Einen Ausweg aus der Misere gibt es. Denn ihrerseits müssen die Apotheken den Krankenkassen nämlich ebenfalls einen Zwangsrabatt für die rechtzeitige Zahlung gewähren. Der Kassenabschlag nach § 130 Sozialgesetzbuch (SGB V) in Höhe von 1,77 Euro beziehungsweise derzeit 2 Euro wird im Gesetzestext sogar explizit an ein Zahlungsziel geknüpft: „Die Gewährung des Abschlags setzt voraus, dass die Rechnung des Apothekers innerhalb von zehn Tagen nach Eingang bei der Krankenkasse beglichen wird.“ Das Nähere regele der Rahmenvertrag nach § 129.

Win-Win für Kassen und Apotheken

Und es gibt längst höchstrichterliche Entscheidungen, die diese Verknüpfung bestätigen. So hatte das Bundessozialgericht (BSG) schon 2012 entschieden, dass Kassen den Anspruch auf den Abschlag verlieren, wenn sie die Apotheken allzu lange auf ihr Geld warten lassen. Die Rabattierung sei in das System der Arzneimittelvergütung für die Apotheken durch die Krankenkassen integriert, heißt es dort – und zwar im Interesse beider Seiten: Während die Apotheken zeitnah ihr Geld bekommen sollen, wird den Kassen zu einer zusätzlichen Einsparung verholfen.
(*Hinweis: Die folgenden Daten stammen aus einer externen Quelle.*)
===== src/hw/rtl/fss_pkg.sv =====
// package: shared types, constants, microcode rom and q15 rounding for the series synthesizer
`timescale 1ns / 1ps
`default_nettype none
package fss_pkg;

	// field widths fixed by the item format
	localparam int OP_W    = 1;
	localparam int TI_W    = 6;
	localparam int DATA_W  = 16;
	localparam int SI_W    = 7;
	localparam int OUT_W   = 40;
	localparam int PROD_W  = 2 * DATA_W;

	// highest number of terms whose coefficients can be loaded
	localparam int STORE_MAX = 64;

	// operation codes
	localparam logic [OP_W-1:0] OP_LOAD = 1'b0;
	localparam logic [OP_W-1:0] OP_EVAL = 1'b1;

	// fixed point constants for the trig table series
	localparam longint PI_Q28  = 64'sd843314857;
	localparam longint ONE_Q28 = 64'sd268435456;
	localparam int     SERIES_TERMS = 14;

	// microcode addresses
	typedef logic [2:0] upc_t;
	localparam upc_t UPC_FETCH  = 3'd0;
	localparam upc_t UPC_REDUCE = 3'd1;
	localparam upc_t UPC_INIT   = 3'd2;
	localparam upc_t UPC_LOOP   = 3'd3;
	localparam upc_t UPC_DRAIN0 = 3'd4;
	localparam upc_t UPC_DRAIN1 = 3'd5;
	localparam upc_t UPC_POST   = 3'd6;

	// branch conditions
	typedef enum logic [2:0] {
		COND_ALWAYS,
		COND_EVAL_IN,
		COND_K_IN_RANGE,
		COND_LAST_TERM,
		COND_OUT_FREE
	} cond_t;

	// one control word; the step holds until its condition is met
	typedef struct packed {
		cond_t cond;
		upc_t  target;
		logic  accept;
		logic  k_load;
		logic  k_reduce;
		logic  clear;
		logic  issue;
		logic  out_load;
	} uword_t;

	// status from the datapath back to the sequencer
	typedef struct packed {
		logic eval_in;
		logic k_in_range;
		logic last_term;
		logic out_free;
	} flags_t;

	// control program
	function automatic uword_t ucode_rom(input upc_t pc);
		uword_t w;
		w = '0;
		unique case (pc)
			UPC_FETCH: begin
				w.cond = COND_EVAL_IN;
				w.target = UPC_REDUCE;
				w.accept = 1'b1;
				w.k_load = 1'b1;
			end
			UPC_REDUCE: begin
				w.cond = COND_K_IN_RANGE;
				w.target = UPC_INIT;
				w.k_reduce = 1'b1;
			end
			UPC_INIT: begin
				w.cond = COND_ALWAYS;
				w.target = UPC_LOOP;
				w.clear = 1'b1;
			end
			UPC_LOOP: begin
				w.cond = COND_LAST_TERM;
				w.target = UPC_DRAIN0;
				w.issue = 1'b1;
			end
			UPC_DRAIN0: begin
				w.cond = COND_ALWAYS;
				w.target = UPC_DRAIN1;
			end
			UPC_DRAIN1: begin
				w.cond = COND_ALWAYS;
				w.target = UPC_POST;
			end
			UPC_POST: begin
				w.cond = COND_OUT_FREE;
				w.target = UPC_FETCH;
				w.out_load = 1'b1;
			end
			default: begin
				w.cond = COND_ALWAYS;
				w.target = UPC_FETCH;
			end
		endcase
		return w;
	endfunction

	// q4.28 to q1.15, round half away from zero, saturate
	function automatic logic [DATA_W-1:0] q28_to_q15(input longint v);
		longint mag;
		longint r;
		mag = (v < 0) ? -v : v;
		r = (mag + 64'sd4096) >>> 13;
		if (v < 0)
			r = -r;
		if (r > 64'sd32767)
			r = 64'sd32767;
		if (r < -64'sd32768)
			r = -64'sd32768;
		return r[DATA_W-1:0];
	endfunction

endpackage
`default_nettype wire


===== src/hw/rtl/fss_if.sv =====
// interfaces: input item channel and result channel of the series synthesizer
`timescale 1ns / 1ps
`default_nettype none
interface fss_in_if;
	logic                                 valid;
	logic                                 ready;
	logic [fss_pkg::OP_W-1:0]             operation;
	logic [fss_pkg::TI_W-1:0]             term_index;
	logic signed [fss_pkg::DATA_W-1:0]    cos_coeff;
	logic signed [fss_pkg::DATA_W-1:0]    sin_coeff;
	logic [fss_pkg::SI_W-1:0]             sample_index;

	modport source (
		output valid, operation, term_index, cos_coeff, sin_coeff, sample_index,
		input  ready
	);
	modport sink (
		input  valid, operation, term_index, cos_coeff, sin_coeff, sample_index,
		output ready
	);
endinterface

interface fss_out_if;
	logic                                 valid;
	logic                                 ready;
	logic signed [fss_pkg::OUT_W-1:0]     sample_value;

	modport source (
		output valid, sample_value,
		input  ready
	);
	modport sink (
		input  valid, sample_value,
		output ready
	);
endinterface
`default_nettype wire


===== src/hw/rtl/fss_ram.sv =====
// generic single write port ram with registered read
`timescale 1ns / 1ps
`default_nettype none
module fss_ram #(
	parameter int WIDTH = 32,
	parameter int DEPTH = 64
) (
	input  wire logic                     clk,
	input  wire logic                     we,
	input  wire logic [$clog2(DEPTH)-1:0] waddr,
	input  wire logic [WIDTH-1:0]         wdata,
	input  wire logic [$clog2(DEPTH)-1:0] raddr,
	output logic      [WIDTH-1:0]         rdata
);

	logic [WIDTH-1:0] mem_q [DEPTH];

	// write and registered read
	always_ff @(posedge clk) begin
		if (we)
			mem_q[waddr] <= wdata;
		rdata <= mem_q[raddr];
	end

endmodule
`default_nettype wire


===== src/hw/rtl/fss_seq.sv =====
// microcode sequencer: step counter, control rom and conditional jumps
`timescale 1ns / 1ps
`default_nettype none
module fss_seq (
	input  wire logic            clk,
	input  wire logic            arst_n,
	input  wire fss_pkg::flags_t flags,
	output fss_pkg::uword_t      uword
);

	fss_pkg::upc_t pc_q;
	logic          cond_met;

	// control word of the current step
	assign uword = fss_pkg::ucode_rom(pc_q);

	// condition select
	always_comb begin
		unique case (uword.cond)
			fss_pkg::COND_ALWAYS:     cond_met = 1'b1;
			fss_pkg::COND_EVAL_IN:    cond_met = flags.eval_in;
			fss_pkg::COND_K_IN_RANGE: cond_met = flags.k_in_range;
			fss_pkg::COND_LAST_TERM:  cond_met = flags.last_term;
			fss_pkg::COND_OUT_FREE:   cond_met = flags.out_free;
			default:                  cond_met = 1'b1;
		endcase
	end

	// step counter
	always_ff @(posedge clk or negedge arst_n) begin
		if (!arst_n) begin
			pc_q <= fss_pkg::UPC_FETCH;
		end else if (cond_met) begin
			pc_q <= uword.target;
		end
	end

	// the program never reaches the unused address
	a_pc_legal: assert property (@(posedge clk) disable iff (!arst_n)
		pc_q != 3'd7)
		else $error("sequencer at unused address");

	// the loop step is only entered from the init step
	a_loop_entry: assert property (@(posedge clk) disable iff (!arst_n)
		(pc_q == fss_pkg::UPC_LOOP && $past(pc_q) != fss_pkg::UPC_LOOP)
		|-> $past(pc_q) == fss_pkg::UPC_INIT)
		else $error("loop entered without init");

	// an evaluate transfer always starts the reduction step
	a_fetch_exit: assert property (@(posedge clk) disable iff (!arst_n)
		(pc_q == fss_pkg::UPC_FETCH && flags.eval_in) |=> pc_q == fss_pkg::UPC_REDUCE)
		else $error("evaluate transfer not followed by reduction");

endmodule
`default_nettype wire


===== src/hw/rtl/fourier_series_synthesizer.sv =====
// top level: fourier series synthesizer with coefficient store and microcoded mac
// Usage
// - in_ch carries items: operation 0 loads the cosine/sine pair of term_index,
//   operation 1 evaluates the sample at sample_index k, t = k / (2*TERMS).
// - out_ch carries one 40-bit sample_value per evaluate, scaled by 2^15; a load
//   gives no result.
// - A load transfer does not leave the fetch step; the block is ready again in the next cycle.
// - An evaluate passes from transfer to the result register through the reduction
//   step (repeated once per wrap of k), the init step, the loop step that sends
//   the terms through the single shared multiply-accumulate (one term a cycle),
//   and the drain of the read/multiply/add pipeline.
// - One item is worked at a time; ready is high only in the fetch step.
// - The result sits in an output register: the next item is taken while it
//   waits, and only a following evaluate waits for the slot to free.
// - Reset clears the coefficient valid bits, so all coefficients read as zero,
//   and empties the output register. The trig table is constant.
// - Terms at or above 64 cannot be loaded and stay zero; loads of a term index
//   at or above TERMS are dropped.
`timescale 1ns / 1ps
`default_nettype none
module fourier_series_synthesizer #(
	parameter int TERMS = 64
) (
	input  wire logic  clk,
	input  wire logic  arst_n,
	fss_in_if.sink     in_ch,
	fss_out_if.source  out_ch
);

	localparam int TAB_LEN = 2 * TERMS;
	localparam int IW      = $clog2(TAB_LEN);
	localparam int TW      = $clog2(TERMS);
	localparam int DEPTH   = (TERMS < fss_pkg::STORE_MAX) ? TERMS : fss_pkg::STORE_MAX;
	localparam int AW      = $clog2(DEPTH);
	localparam int SW      = ((IW > fss_pkg::SI_W) ? IW : fss_pkg::SI_W) + 1;
	localparam int DW      = fss_pkg::DATA_W;
	localparam int CW      = 2 * DW;

	// taylor series of sin in q4.28, each term truncated toward zero
	function automatic longint series_sin(input longint th, input longint t2);
		longint t, acc;
		t = th;
		acc = th;
		t = -((t * t2) / fss_pkg::ONE_Q28) / 64'sd6;   acc = acc + t;
		t = -((t * t2) / fss_pkg::ONE_Q28) / 64'sd20;  acc = acc + t;
		t = -((t * t2) / fss_pkg::ONE_Q28) / 64'sd42;  acc = acc + t;
		t = -((t * t2) / fss_pkg::ONE_Q28) / 64'sd72;  acc = acc + t;
		t = -((t * t2) / fss_pkg::ONE_Q28) / 64'sd110; acc = acc + t;
		t = -((t * t2) / fss_pkg::ONE_Q28) / 64'sd156; acc = acc + t;
		t = -((t * t2) / fss_pkg::ONE_Q28) / 64'sd210; acc = acc + t;
		t = -((t * t2) / fss_pkg::ONE_Q28) / 64'sd272; acc = acc + t;
		t = -((t * t2) / fss_pkg::ONE_Q28) / 64'sd342; acc = acc + t;
		t = -((t * t2) / fss_pkg::ONE_Q28) / 64'sd420; acc = acc + t;
		t = -((t * t2) / fss_pkg::ONE_Q28) / 64'sd506; acc = acc + t;
		t = -((t * t2) / fss_pkg::ONE_Q28) / 64'sd600; acc = acc + t;
		t = -((t * t2) / fss_pkg::ONE_Q28) / 64'sd702; acc = acc + t;
		t = -((t * t2) / fss_pkg::ONE_Q28) / 64'sd812; acc = acc + t;
		return acc;
	endfunction

	// taylor series of cos in q4.28, each term truncated toward zero
	function automatic longint series_cos(input longint t2);
		longint t, acc;
		t = fss_pkg::ONE_Q28;
		acc = fss_pkg::ONE_Q28;
		t = -((t * t2) / fss_pkg::ONE_Q28) / 64'sd2;   acc = acc + t;
		t = -((t * t2) / fss_pkg::ONE_Q28) / 64'sd12;  acc = acc + t;
		t = -((t * t2) / fss_pkg::ONE_Q28) / 64'sd30;  acc = acc + t;
		t = -((t * t2) / fss_pkg::ONE_Q28) / 64'sd56;  acc = acc + t;
		t = -((t * t2) / fss_pkg::ONE_Q28) / 64'sd90;  acc = acc + t;
		t = -((t * t2) / fss_pkg::ONE_Q28) / 64'sd132; acc = acc + t;
		t = -((t * t2) / fss_pkg::ONE_Q28) / 64'sd182; acc = acc + t;
		t = -((t * t2) / fss_pkg::ONE_Q28) / 64'sd240; acc = acc + t;
		t = -((t * t2) / fss_pkg::ONE_Q28) / 64'sd306; acc = acc + t;
		t = -((t * t2) / fss_pkg::ONE_Q28) / 64'sd380; acc = acc + t;
		t = -((t * t2) / fss_pkg::ONE_Q28) / 64'sd462; acc = acc + t;
		t = -((t * t2) / fss_pkg::ONE_Q28) / 64'sd552; acc = acc + t;
		t = -((t * t2) / fss_pkg::ONE_Q28) / 64'sd650; acc = acc + t;
		t = -((t * t2) / fss_pkg::ONE_Q28) / 64'sd756; acc = acc + t;
		return acc;
	endfunction

	// cosine or sine table of TAB_LEN entries in q1.15, built at elaboration
	function automatic logic [TAB_LEN*DW-1:0] build_tab(input logic want_sin);
		longint js, th, t2;
		logic [TAB_LEN*DW-1:0] tab;
		tab = '0;
		for (int j = 0; j < TAB_LEN; j++) begin
			js = (2 * j < TAB_LEN) ? longint'(j) : longint'(j - TAB_LEN);
			th = (64'sd2 * fss_pkg::PI_Q28 * js) / TAB_LEN;
			t2 = (th * th) / fss_pkg::ONE_Q28;
			tab[j*DW +: DW] = want_sin ? fss_pkg::q28_to_q15(series_sin(th, t2))
				: fss_pkg::q28_to_q15(series_cos(t2));
		end
		return tab;
	endfunction

	localparam logic [TAB_LEN*DW-1:0] COS_TAB = build_tab(1'b0);
	localparam logic [TAB_LEN*DW-1:0] SIN_TAB = build_tab(1'b1);

	fss_pkg::uword_t uw;
	fss_pkg::flags_t flags;

	logic                          in_xfer;
	logic                          coef_we;
	logic [DEPTH-1:0]              valid_q;
	logic [CW-1:0]                 coef_rdata;

	logic [fss_pkg::SI_W-1:0]      k_q;
	logic [SW-1:0]                 k_ext;
	logic [SW-1:0]                 idx_sum;
	logic [IW-1:0]                 idx_q;
	logic [TW-1:0]                 term_q;
	logic                          term_stored;

	logic                          valid_s1;
	logic                          coef_ok_s1;
	logic signed [DW-1:0]          cos_s1;
	logic signed [DW-1:0]          sin_s1;
	logic signed [DW-1:0]          cos_coef;
	logic signed [DW-1:0]          sin_coef;

	logic                          valid_s2;
	logic signed [CW-1:0]          prod_c_s2;
	logic signed [CW-1:0]          prod_s_s2;
	logic signed [CW:0]            pair_sum;

	logic signed [fss_pkg::OUT_W-1:0] acc_q;
	logic signed [fss_pkg::OUT_W-1:0] out_q;
	logic                          out_valid_q;
	logic                          out_free;
	logic                          out_load_en;

	// sequencer
	fss_seq u_seq (
		.clk    (clk),
		.arst_n (arst_n),
		.flags  (flags),
		.uword  (uw)
	);

	// input handshake and coefficient writes
	assign in_ch.ready = uw.accept;
	assign in_xfer     = in_ch.valid & uw.accept;
	assign coef_we     = in_xfer & (in_ch.operation == fss_pkg::OP_LOAD)
		& (32'(in_ch.term_index) < TERMS);

	fss_ram #(
		.WIDTH (CW),
		.DEPTH (DEPTH)
	) u_coef_ram (
		.clk   (clk),
		.we    (coef_we),
		.waddr (in_ch.term_index[AW-1:0]),
		.wdata ({in_ch.cos_coeff, in_ch.sin_coeff}),
		.raddr (term_q[AW-1:0]),
		.rdata (coef_rdata)
	);

	// angle index step and sample index reduction
	assign k_ext       = SW'(k_q);
	assign idx_sum     = SW'(idx_q) + k_ext;
	assign term_stored = 32'(term_q) < DEPTH;

	// status flags
	assign out_free         = !out_valid_q || out_ch.ready;
	assign flags.eval_in    = in_xfer & (in_ch.operation == fss_pkg::OP_EVAL);
	assign flags.k_in_range = k_ext < SW'(TAB_LEN);
	assign flags.last_term  = term_q == TW'(TERMS - 1);
	assign flags.out_free   = out_free;

	assign out_load_en = uw.out_load & out_free;

	// coefficient gating: unwritten entries read as zero
	assign cos_coef = coef_ok_s1 ? coef_rdata[CW-1:DW] : '0;
	assign sin_coef = coef_ok_s1 ? coef_rdata[DW-1:0]  : '0;
	assign pair_sum = (CW+1)'(prod_c_s2) + (CW+1)'(prod_s_s2);

	// payload registers: sample index, index walk, table read, products, output data
	always_ff @(posedge clk) begin
		if (uw.k_load && flags.eval_in)
			k_q <= in_ch.sample_index;
		else if (uw.k_reduce && !flags.k_in_range)
			k_q <= fss_pkg::SI_W'(k_ext - SW'(TAB_LEN));

		if (uw.clear) begin
			idx_q  <= '0;
			term_q <= '0;
		end else if (uw.issue) begin
			idx_q  <= (idx_sum >= SW'(TAB_LEN)) ? IW'(idx_sum - SW'(TAB_LEN)) : IW'(idx_sum);
			term_q <= term_q + 1'b1;
		end

		coef_ok_s1 <= valid_q[term_q[AW-1:0]] & term_stored;
		cos_s1     <= COS_TAB[{idx_q, 4'b0000} +: DW];
		sin_s1     <= SIN_TAB[{idx_q, 4'b0000} +: DW];

		prod_c_s2 <= cos_coef * cos_s1;
		prod_s_s2 <= sin_coef * sin_s1;

		if (out_load_en)
			out_q <= acc_q;
	end

	// control registers: valid bits, pipeline valids, accumulator, output slot
	always_ff @(posedge clk or negedge arst_n) begin
		if (!arst_n) begin
			valid_q     <= '0;
			valid_s1    <= 1'b0;
			valid_s2    <= 1'b0;
			acc_q       <= '0;
			out_valid_q <= 1'b0;
		end else begin
			if (coef_we)
				valid_q[in_ch.term_index[AW-1:0]] <= 1'b1;
			valid_s1 <= uw.issue;
			valid_s2 <= valid_s1;
			if (uw.clear)
				acc_q <= '0;
			else if (valid_s2)
				acc_q <= acc_q + fss_pkg::OUT_W'(pair_sum);
			if (out_load_en)
				out_valid_q <= 1'b1;
			else if (out_ch.ready)
				out_valid_q <= 1'b0;
		end
	end

	// result channel
	assign out_ch.valid        = out_valid_q;
	assign out_ch.sample_value = out_q;

	// no item is taken while terms are still in the pipeline
	a_no_accept_busy: assert property (@(posedge clk) disable iff (!arst_n)
		(valid_s1 || valid_s2 || uw.issue) |-> !in_ch.ready)
		else $error("input ready while evaluation in flight");

	// the walk always works with a reduced sample index
	a_k_reduced: assert property (@(posedge clk) disable iff (!arst_n)
		uw.issue |-> flags.k_in_range)
		else $error("term issued with unreduced sample index");

	// the walk starts at term zero and angle zero
	a_walk_start: assert property (@(posedge clk) disable iff (!arst_n)
		$rose(uw.issue) |-> (term_q == '0 && idx_q == '0))
		else $error("term walk did not start from zero");

	// the result is taken only after the pipeline has drained
	a_drained: assert property (@(posedge clk) disable iff (!arst_n)
		uw.out_load |-> (!valid_s1 && !valid_s2))
		else $error("result loaded before pipeline drained");

	// a loaded result shows up on the channel
	a_out_loaded: assert property (@(posedge clk) disable iff (!arst_n)
		out_load_en |=> out_valid_q)
		else $error("loaded result not presented");

endmodule
`default_nettype wire

===== src/flat_wrapper.sv =====
// flat-port wrapper written by rule: the top's interface ports become plain ports
module fourier_series_synthesizer_flat 
#(
	parameter int TERMS = 64
)
  (clk, arst_n, in_ch_valid, in_ch_operation, in_ch_term_index, in_ch_cos_coeff, in_ch_sin_coeff, in_ch_sample_index, in_ch_ready, out_ch_valid, out_ch_sample_value, out_ch_ready);
  fss_in_if in_ch_i ();
  fss_out_if out_ch_i ();
  input  wire logic clk;
  input  wire logic arst_n;
  input wire logic [$bits(in_ch_i.valid)-1:0] in_ch_valid;
  input wire logic [$bits(in_ch_i.operation)-1:0] in_ch_operation;
  input wire logic [$bits(in_ch_i.term_index)-1:0] in_ch_term_index;
  input wire logic [$bits(in_ch_i.cos_coeff)-1:0] in_ch_cos_coeff;
  input wire logic [$bits(in_ch_i.sin_coeff)-1:0] in_ch_sin_coeff;
  input wire logic [$bits(in_ch_i.sample_index)-1:0] in_ch_sample_index;
  output wire logic [$bits(in_ch_i.ready)-1:0] in_ch_ready;
  output wire logic [$bits(out_ch_i.valid)-1:0] out_ch_valid;
  output wire logic [$bits(out_ch_i.sample_value)-1:0] out_ch_sample_value;
  input wire logic [$bits(out_ch_i.ready)-1:0] out_ch_ready;
  assign in_ch_i.valid = in_ch_valid;
  assign in_ch_i.operation = in_ch_operation;
  assign in_ch_i.term_index = in_ch_term_index;
  assign in_ch_i.cos_coeff = in_ch_cos_coeff;
  assign in_ch_i.sin_coeff = in_ch_sin_coeff;
  assign in_ch_i.sample_index = in_ch_sample_index;
  assign in_ch_ready = in_ch_i.ready;
  assign out_ch_valid = out_ch_i.valid;
  assign out_ch_sample_value = out_ch_i.sample_value;
  assign out_ch_i.ready = out_ch_ready;
  fourier_series_synthesizer #(.TERMS(TERMS)) u_core (.clk(clk), .arst_n(arst_n), .in_ch(in_ch_i), .out_ch(out_ch_i));
endmodule

===== config.mk =====
export PLATFORM = sky130hd
export DESIGN_NAME = fourier_series_synthesizer_flat
export DESIGN_NICKNAME = d
export VERILOG_FILES = /design/src/hw/rtl/fss_pkg.sv /design/src/hw/rtl/fss_if.sv /design/src/hw/rtl/fss_ram.sv /design/src/hw/rtl/fss_seq.sv /design/src/hw/rtl/fourier_series_synthesizer.sv /design/src/flat_wrapper.sv
export SDC_FILE = /design/constraint.sdc
export NUM_CORES = 2
export LEC_CHECK = 0
export BUFFER_PORTS_ARGS = -buffer_cell sky130_fd_sc_hd__buf_2
export CELL_PAD_IN_SITES_DETAIL_PLACEMENT = 1
export CELL_PAD_IN_SITES_GLOBAL_PLACEMENT = 1
export CORE_UTILIZATION = 50
export DETAILED_ROUTE_END_ITERATION = 7
export PLACE_DENSITY = 0.84
export SLEW_MARGIN = 20
export SYNTH_ARGS = -nofsm -noshare
export SYNTH_HDL_FRONTEND = slang
export SYNTH_SLANG_ARGS = --single-unit

===== constraint.sdc =====
create_clock -name clk -period 18.8 [get_ports clk]
set_clock_uncertainty 0.2 [all_clocks]
set_input_delay 0.94 -clock clk [delete_from_list [all_inputs] [get_ports clk]]
set_output_delay 0.94 -clock clk [all_outputs]
set_load 0.1 [all_outputs]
Wörtlich heißt es: „Der Apothekenrabatt dient heute allein dazu, bei sich weiterhin dynamisch entwickelnden Arzneimittelkosten einen Einspareffekt bei pünktlicher Bezahlung zu bewirken und dem gesetzgeberischen Ziel der Beitragssatzstabilität [...] Rechnung zu tragen. Der Apothekenrabatt als – geringfügige – Kürzung des gesetzlichen Vergütungsanspruchs des Apothekers gegen die Krankenkasse erhält durch die Bindung an die Zehntagesfrist nach Rechnungseingang [...] den Charakter eines Skontos für die alsbaldige Zahlung.“

Anders als beim Einkauf gibt es bei der Abrechnung also sehr wohl eine gesetzliche Grundlage für Skonto bei Rx – und zwar im Sinne einer Win-Win-Situation. Damit die Apotheken nicht zerrieben werden, muss der Gesetzgeber jetzt handeln und den Kassenabschlag sofort außer Kraft setzen. Das ist seine Verantwortung für die Gewähr der ordnungsgemäßen Arzneimittelversorgung, auf die die Apotheken und die Menschen im Land einen grundrechtlichen Anspruch haben.